### INSTRUCTIONS TO FOLLOW
Work out how many lines below contain "critPathCaptureType", then write only that number.

### ENTRIES SUPPLIED
*-*-*

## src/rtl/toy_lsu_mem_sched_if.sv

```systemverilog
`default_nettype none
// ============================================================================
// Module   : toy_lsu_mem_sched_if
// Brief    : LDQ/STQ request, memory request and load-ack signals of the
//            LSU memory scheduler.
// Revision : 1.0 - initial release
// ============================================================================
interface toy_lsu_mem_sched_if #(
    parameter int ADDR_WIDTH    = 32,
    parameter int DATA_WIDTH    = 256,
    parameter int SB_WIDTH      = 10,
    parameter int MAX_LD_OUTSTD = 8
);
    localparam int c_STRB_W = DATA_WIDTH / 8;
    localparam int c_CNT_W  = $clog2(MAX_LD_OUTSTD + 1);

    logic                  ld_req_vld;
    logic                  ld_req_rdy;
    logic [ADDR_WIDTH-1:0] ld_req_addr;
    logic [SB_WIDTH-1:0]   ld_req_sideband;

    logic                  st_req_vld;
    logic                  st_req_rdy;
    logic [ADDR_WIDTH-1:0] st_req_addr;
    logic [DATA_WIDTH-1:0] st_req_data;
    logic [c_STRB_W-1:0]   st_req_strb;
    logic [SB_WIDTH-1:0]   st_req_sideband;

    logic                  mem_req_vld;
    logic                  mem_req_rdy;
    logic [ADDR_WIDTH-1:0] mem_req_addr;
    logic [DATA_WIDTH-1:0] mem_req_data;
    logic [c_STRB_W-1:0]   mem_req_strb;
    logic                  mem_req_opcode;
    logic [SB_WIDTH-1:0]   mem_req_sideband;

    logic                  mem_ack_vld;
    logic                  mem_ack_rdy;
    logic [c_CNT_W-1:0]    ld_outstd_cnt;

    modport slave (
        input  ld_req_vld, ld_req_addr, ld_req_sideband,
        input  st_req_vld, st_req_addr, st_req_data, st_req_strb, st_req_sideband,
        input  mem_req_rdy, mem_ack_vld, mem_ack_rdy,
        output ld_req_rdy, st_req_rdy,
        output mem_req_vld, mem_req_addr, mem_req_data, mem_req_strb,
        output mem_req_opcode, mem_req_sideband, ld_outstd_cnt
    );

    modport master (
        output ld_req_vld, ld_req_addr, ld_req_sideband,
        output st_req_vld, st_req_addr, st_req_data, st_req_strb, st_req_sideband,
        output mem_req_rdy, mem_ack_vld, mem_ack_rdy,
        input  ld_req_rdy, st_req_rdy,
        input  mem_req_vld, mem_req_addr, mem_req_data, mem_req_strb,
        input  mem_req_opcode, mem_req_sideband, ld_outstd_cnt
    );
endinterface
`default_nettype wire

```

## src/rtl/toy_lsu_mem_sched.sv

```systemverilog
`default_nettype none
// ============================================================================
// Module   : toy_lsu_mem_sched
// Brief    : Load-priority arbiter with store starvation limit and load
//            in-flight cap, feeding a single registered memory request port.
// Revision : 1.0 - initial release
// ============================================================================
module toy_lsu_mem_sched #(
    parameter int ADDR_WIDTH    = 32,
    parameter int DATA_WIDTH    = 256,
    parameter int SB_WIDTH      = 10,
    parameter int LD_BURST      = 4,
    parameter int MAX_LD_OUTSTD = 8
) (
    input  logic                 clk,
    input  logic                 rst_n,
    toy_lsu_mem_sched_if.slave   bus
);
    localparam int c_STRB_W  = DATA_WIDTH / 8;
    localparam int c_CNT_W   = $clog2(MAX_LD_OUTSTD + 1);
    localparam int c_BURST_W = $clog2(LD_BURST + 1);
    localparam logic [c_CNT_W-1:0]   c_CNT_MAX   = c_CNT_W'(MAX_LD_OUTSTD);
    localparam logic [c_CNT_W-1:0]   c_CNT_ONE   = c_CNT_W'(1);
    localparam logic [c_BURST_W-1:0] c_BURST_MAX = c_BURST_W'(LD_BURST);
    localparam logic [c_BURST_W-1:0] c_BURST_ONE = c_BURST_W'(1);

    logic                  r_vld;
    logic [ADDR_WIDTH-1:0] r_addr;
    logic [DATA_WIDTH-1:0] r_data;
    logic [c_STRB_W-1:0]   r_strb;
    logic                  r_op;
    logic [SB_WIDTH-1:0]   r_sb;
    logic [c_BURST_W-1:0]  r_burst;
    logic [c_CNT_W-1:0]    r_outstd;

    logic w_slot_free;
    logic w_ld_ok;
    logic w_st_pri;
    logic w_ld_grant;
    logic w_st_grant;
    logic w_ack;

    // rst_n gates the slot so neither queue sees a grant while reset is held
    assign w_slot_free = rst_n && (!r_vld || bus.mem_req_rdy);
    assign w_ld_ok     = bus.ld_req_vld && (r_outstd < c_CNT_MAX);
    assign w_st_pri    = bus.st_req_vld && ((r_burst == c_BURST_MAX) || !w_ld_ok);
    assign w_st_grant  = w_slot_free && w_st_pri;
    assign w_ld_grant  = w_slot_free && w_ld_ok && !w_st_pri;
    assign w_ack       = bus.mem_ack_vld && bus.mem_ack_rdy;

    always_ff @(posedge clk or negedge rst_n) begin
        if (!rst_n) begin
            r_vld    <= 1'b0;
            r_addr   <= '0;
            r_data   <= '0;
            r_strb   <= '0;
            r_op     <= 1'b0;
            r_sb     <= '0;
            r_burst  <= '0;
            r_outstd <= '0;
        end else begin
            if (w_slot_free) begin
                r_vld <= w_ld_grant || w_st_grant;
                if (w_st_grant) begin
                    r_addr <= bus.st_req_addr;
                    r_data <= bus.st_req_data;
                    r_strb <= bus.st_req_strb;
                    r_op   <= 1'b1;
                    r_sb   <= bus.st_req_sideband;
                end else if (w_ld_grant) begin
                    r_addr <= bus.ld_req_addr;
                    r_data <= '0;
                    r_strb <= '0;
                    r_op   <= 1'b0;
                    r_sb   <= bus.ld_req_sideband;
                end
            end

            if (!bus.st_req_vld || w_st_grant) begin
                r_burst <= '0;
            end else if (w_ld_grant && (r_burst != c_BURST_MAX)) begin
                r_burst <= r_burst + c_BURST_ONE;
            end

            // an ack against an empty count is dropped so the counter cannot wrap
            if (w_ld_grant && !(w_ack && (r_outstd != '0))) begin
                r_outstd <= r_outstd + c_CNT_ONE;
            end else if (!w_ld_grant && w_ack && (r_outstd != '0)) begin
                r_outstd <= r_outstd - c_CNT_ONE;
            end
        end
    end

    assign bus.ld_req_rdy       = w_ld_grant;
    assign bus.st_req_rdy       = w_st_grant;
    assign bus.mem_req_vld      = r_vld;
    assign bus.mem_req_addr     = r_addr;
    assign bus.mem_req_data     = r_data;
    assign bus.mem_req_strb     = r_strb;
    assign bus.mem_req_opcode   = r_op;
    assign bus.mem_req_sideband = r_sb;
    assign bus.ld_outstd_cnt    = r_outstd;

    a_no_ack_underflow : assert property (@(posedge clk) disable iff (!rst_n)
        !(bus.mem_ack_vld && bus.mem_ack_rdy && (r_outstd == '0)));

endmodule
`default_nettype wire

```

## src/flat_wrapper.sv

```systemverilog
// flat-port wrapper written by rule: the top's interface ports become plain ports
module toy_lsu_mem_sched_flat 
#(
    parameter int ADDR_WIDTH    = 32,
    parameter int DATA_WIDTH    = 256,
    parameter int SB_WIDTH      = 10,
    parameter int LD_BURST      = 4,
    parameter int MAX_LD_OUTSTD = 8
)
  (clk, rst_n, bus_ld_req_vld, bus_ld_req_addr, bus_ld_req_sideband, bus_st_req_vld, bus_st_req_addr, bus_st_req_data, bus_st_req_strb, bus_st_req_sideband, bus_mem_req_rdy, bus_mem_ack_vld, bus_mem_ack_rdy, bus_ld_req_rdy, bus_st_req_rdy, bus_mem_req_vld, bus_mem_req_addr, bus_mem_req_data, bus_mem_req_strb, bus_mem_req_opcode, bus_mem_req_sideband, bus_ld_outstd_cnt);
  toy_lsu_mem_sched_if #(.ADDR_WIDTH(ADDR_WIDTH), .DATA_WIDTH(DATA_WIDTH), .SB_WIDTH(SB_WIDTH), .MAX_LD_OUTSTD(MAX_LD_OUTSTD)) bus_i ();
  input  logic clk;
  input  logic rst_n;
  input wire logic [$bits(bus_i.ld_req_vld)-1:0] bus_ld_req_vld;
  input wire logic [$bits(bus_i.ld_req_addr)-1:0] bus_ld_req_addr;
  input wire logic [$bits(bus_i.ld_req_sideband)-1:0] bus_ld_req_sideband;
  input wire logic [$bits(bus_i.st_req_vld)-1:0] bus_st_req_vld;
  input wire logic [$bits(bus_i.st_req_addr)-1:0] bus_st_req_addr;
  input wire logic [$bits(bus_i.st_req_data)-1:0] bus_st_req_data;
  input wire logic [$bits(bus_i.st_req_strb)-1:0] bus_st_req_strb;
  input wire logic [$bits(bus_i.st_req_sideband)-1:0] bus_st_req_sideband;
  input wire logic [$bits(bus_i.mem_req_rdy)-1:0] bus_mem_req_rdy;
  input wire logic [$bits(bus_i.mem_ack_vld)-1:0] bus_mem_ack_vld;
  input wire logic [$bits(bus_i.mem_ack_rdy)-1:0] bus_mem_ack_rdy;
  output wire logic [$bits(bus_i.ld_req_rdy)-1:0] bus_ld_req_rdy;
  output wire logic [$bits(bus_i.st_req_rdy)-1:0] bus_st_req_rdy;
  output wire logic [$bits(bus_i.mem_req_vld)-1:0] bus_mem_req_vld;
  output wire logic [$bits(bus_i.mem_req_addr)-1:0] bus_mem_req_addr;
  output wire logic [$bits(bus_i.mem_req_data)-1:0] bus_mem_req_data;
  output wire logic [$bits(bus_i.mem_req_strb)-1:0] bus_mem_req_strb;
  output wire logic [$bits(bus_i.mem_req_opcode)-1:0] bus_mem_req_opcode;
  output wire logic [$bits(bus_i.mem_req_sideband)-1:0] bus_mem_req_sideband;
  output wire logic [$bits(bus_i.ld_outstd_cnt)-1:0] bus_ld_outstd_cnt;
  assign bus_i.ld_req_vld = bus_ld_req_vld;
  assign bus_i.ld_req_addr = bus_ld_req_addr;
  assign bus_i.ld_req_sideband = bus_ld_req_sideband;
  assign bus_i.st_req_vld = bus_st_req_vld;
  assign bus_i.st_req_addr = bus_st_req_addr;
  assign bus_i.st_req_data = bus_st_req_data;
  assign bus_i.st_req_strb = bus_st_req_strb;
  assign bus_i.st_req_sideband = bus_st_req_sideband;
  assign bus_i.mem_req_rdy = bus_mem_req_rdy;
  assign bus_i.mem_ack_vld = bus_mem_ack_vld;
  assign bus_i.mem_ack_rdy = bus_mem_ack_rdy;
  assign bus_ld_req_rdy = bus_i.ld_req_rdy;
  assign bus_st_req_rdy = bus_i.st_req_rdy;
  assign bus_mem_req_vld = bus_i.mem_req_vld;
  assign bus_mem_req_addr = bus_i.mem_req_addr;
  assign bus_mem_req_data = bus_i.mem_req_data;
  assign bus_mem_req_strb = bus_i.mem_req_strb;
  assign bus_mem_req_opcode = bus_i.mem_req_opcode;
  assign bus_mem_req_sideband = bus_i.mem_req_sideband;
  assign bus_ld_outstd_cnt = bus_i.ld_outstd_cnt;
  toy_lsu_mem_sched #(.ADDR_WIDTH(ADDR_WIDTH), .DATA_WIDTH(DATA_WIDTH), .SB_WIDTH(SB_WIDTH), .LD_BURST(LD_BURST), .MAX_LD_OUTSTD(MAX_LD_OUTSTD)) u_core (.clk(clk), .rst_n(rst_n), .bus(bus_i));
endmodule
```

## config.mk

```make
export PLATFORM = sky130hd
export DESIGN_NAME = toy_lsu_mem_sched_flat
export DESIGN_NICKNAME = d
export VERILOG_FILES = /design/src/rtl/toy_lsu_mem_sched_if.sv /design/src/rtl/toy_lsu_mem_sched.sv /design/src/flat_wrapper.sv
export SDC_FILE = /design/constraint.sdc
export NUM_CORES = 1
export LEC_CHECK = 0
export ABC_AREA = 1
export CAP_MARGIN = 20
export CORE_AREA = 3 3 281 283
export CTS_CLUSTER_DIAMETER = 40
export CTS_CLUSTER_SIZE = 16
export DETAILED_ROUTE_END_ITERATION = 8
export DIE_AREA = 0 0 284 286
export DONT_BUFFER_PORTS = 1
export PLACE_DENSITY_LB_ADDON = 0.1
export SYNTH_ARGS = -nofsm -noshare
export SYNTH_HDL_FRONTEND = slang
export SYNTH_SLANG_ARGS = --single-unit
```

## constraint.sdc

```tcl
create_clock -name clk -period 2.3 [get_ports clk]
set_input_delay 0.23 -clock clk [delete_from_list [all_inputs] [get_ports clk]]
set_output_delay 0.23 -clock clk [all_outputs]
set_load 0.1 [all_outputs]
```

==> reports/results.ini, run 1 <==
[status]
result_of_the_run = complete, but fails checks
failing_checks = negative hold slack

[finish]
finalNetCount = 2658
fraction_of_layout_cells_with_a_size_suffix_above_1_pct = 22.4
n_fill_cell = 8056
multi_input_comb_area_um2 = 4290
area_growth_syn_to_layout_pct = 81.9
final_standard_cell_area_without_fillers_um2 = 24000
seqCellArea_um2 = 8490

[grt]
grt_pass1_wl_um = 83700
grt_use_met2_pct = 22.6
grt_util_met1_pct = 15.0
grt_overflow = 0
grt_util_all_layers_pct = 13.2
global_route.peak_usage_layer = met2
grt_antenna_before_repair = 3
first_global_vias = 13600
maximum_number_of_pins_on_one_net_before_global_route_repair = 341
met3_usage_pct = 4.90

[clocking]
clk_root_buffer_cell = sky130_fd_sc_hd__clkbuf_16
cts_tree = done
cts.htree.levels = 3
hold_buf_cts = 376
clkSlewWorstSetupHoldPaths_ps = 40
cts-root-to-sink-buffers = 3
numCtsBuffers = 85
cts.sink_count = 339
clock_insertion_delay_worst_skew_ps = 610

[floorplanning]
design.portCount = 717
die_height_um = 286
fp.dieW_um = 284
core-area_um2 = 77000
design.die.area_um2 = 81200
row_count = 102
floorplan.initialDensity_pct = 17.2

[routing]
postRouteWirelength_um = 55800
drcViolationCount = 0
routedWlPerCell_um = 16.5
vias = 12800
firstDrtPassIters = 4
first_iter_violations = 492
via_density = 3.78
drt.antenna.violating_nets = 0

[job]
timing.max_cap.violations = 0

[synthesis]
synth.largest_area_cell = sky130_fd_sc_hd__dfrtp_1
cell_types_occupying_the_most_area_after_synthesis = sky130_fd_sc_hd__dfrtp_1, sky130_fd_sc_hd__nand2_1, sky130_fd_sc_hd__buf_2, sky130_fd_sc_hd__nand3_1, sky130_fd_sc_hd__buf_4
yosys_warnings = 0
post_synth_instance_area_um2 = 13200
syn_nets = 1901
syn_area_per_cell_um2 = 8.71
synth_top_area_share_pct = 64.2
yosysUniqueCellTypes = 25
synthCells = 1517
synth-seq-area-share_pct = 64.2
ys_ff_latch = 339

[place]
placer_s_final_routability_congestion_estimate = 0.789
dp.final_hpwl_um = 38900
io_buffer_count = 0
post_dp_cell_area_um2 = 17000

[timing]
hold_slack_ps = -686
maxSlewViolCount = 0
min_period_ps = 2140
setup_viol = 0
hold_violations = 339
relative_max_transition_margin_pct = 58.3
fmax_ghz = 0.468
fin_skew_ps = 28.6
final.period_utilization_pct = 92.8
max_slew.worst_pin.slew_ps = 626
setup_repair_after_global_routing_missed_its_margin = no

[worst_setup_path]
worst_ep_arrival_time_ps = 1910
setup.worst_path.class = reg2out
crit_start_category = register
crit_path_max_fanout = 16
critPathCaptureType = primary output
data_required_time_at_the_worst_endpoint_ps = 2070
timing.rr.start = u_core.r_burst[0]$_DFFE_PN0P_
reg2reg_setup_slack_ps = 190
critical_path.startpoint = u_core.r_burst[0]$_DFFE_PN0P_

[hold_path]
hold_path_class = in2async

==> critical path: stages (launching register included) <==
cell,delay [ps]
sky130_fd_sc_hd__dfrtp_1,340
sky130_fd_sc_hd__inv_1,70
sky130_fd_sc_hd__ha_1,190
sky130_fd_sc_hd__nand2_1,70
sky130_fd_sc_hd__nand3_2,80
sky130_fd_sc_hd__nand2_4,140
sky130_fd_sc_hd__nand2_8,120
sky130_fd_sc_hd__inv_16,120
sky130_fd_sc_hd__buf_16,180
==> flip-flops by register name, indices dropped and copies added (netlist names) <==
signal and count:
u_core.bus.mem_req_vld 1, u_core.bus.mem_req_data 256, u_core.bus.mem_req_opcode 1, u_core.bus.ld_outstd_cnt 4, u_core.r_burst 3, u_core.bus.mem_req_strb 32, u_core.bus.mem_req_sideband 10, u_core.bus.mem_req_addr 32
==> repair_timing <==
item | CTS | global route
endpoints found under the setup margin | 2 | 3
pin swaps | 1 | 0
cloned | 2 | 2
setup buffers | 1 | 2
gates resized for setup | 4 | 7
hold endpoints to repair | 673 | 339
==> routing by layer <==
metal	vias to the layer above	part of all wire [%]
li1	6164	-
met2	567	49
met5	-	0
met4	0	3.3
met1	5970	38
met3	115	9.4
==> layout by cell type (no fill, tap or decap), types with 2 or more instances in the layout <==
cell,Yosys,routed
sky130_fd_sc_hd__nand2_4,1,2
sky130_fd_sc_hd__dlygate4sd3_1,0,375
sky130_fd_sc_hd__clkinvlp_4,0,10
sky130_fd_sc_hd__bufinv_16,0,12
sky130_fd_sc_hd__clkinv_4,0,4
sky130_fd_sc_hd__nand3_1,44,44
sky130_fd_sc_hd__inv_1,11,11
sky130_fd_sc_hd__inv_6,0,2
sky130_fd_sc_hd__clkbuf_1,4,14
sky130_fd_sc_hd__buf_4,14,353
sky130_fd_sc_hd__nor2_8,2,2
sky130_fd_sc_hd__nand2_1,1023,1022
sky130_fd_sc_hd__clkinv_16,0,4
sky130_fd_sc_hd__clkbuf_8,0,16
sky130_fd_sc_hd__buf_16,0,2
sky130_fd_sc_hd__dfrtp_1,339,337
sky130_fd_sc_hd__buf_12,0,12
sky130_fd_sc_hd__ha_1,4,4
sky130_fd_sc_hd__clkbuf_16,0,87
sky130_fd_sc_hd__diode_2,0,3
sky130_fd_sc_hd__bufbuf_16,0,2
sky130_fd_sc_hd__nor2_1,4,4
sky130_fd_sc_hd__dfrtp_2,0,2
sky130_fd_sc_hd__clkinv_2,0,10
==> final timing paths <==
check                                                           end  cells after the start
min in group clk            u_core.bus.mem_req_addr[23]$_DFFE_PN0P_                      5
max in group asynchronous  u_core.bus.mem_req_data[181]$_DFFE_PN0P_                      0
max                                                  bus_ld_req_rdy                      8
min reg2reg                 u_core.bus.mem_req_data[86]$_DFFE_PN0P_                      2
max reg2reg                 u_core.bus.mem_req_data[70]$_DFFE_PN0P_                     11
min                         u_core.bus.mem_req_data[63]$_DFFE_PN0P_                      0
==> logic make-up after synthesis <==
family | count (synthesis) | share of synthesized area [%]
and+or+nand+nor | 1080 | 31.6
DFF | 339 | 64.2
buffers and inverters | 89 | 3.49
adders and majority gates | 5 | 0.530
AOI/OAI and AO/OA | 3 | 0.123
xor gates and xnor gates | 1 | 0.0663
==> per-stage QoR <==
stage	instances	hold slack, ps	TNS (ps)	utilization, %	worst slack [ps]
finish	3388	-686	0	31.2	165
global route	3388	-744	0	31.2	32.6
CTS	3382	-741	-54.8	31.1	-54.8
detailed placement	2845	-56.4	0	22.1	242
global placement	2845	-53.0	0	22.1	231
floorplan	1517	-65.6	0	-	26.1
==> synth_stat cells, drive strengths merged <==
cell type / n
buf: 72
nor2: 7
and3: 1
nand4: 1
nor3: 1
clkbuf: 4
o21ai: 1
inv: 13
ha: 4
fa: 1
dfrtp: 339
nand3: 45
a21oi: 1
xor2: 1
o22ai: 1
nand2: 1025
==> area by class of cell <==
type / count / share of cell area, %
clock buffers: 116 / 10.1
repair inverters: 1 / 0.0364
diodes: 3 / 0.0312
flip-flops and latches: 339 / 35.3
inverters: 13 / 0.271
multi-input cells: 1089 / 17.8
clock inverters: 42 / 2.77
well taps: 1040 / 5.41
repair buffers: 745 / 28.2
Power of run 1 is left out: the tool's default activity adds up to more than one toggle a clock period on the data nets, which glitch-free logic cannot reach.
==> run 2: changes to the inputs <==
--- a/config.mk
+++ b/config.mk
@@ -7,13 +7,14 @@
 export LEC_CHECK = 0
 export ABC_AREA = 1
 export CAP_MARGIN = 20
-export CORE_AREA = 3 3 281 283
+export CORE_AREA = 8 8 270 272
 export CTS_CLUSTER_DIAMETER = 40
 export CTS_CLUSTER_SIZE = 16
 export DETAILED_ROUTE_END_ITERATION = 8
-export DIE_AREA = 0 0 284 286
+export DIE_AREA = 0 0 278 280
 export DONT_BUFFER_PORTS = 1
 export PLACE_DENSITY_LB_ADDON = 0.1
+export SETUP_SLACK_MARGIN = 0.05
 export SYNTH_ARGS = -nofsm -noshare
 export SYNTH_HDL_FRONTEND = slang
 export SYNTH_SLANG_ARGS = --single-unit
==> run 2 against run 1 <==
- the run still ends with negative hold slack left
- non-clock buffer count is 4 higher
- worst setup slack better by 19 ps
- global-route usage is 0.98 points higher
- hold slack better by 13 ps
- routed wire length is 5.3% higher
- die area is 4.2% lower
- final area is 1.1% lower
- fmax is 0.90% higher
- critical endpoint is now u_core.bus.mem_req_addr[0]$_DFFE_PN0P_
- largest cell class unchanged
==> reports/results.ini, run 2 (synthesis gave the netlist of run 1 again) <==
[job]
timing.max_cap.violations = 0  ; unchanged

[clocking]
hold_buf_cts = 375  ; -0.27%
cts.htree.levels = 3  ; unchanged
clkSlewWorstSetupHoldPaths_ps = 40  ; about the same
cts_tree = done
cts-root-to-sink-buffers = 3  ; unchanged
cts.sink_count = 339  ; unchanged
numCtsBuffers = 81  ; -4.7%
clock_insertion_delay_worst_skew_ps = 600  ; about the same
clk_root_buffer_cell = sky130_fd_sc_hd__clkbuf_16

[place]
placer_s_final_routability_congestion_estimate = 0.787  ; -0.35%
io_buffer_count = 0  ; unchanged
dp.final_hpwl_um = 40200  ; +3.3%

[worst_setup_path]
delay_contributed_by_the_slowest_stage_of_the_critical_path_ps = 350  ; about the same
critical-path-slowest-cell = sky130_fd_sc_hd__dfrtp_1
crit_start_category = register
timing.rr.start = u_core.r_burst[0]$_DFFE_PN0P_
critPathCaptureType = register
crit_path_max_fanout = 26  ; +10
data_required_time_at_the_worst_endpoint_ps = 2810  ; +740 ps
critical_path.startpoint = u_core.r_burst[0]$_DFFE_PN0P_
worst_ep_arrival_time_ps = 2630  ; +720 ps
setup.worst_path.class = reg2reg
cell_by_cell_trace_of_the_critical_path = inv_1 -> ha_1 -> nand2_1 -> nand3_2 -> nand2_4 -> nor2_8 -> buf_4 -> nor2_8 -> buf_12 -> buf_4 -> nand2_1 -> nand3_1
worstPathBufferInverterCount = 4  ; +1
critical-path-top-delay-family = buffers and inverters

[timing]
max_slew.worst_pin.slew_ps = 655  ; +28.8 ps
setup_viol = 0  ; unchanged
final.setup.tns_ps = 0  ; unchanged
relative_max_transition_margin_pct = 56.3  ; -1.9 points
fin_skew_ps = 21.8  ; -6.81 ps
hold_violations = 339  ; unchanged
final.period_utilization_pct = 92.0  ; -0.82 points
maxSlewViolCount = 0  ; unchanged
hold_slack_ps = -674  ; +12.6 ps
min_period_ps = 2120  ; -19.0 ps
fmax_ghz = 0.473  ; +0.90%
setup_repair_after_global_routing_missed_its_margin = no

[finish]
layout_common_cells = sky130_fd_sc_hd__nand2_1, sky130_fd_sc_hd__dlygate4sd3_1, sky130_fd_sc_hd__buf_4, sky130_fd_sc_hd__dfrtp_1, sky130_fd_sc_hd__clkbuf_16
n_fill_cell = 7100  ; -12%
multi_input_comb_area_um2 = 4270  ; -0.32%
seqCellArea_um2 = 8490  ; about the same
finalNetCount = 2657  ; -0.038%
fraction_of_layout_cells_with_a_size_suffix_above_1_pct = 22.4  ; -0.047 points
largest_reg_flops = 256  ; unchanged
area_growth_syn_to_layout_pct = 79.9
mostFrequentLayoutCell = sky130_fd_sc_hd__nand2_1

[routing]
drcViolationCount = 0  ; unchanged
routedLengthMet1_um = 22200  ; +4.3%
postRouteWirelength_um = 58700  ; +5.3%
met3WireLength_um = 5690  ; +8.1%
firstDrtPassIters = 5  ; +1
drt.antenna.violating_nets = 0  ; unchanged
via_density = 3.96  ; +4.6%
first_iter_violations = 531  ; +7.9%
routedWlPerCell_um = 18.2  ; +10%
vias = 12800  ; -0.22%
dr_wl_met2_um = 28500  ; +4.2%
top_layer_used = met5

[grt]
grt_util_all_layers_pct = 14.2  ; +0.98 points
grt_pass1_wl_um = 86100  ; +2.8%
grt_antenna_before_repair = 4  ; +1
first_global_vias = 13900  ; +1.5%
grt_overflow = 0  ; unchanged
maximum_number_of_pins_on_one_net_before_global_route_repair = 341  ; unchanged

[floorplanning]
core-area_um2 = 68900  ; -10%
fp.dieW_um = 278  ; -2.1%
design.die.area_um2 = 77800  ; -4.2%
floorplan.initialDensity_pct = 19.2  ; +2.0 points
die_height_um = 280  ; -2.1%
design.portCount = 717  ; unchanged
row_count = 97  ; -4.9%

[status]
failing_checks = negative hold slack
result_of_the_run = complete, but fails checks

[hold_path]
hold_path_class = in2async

*-*-*

### TASK RESPONSE
2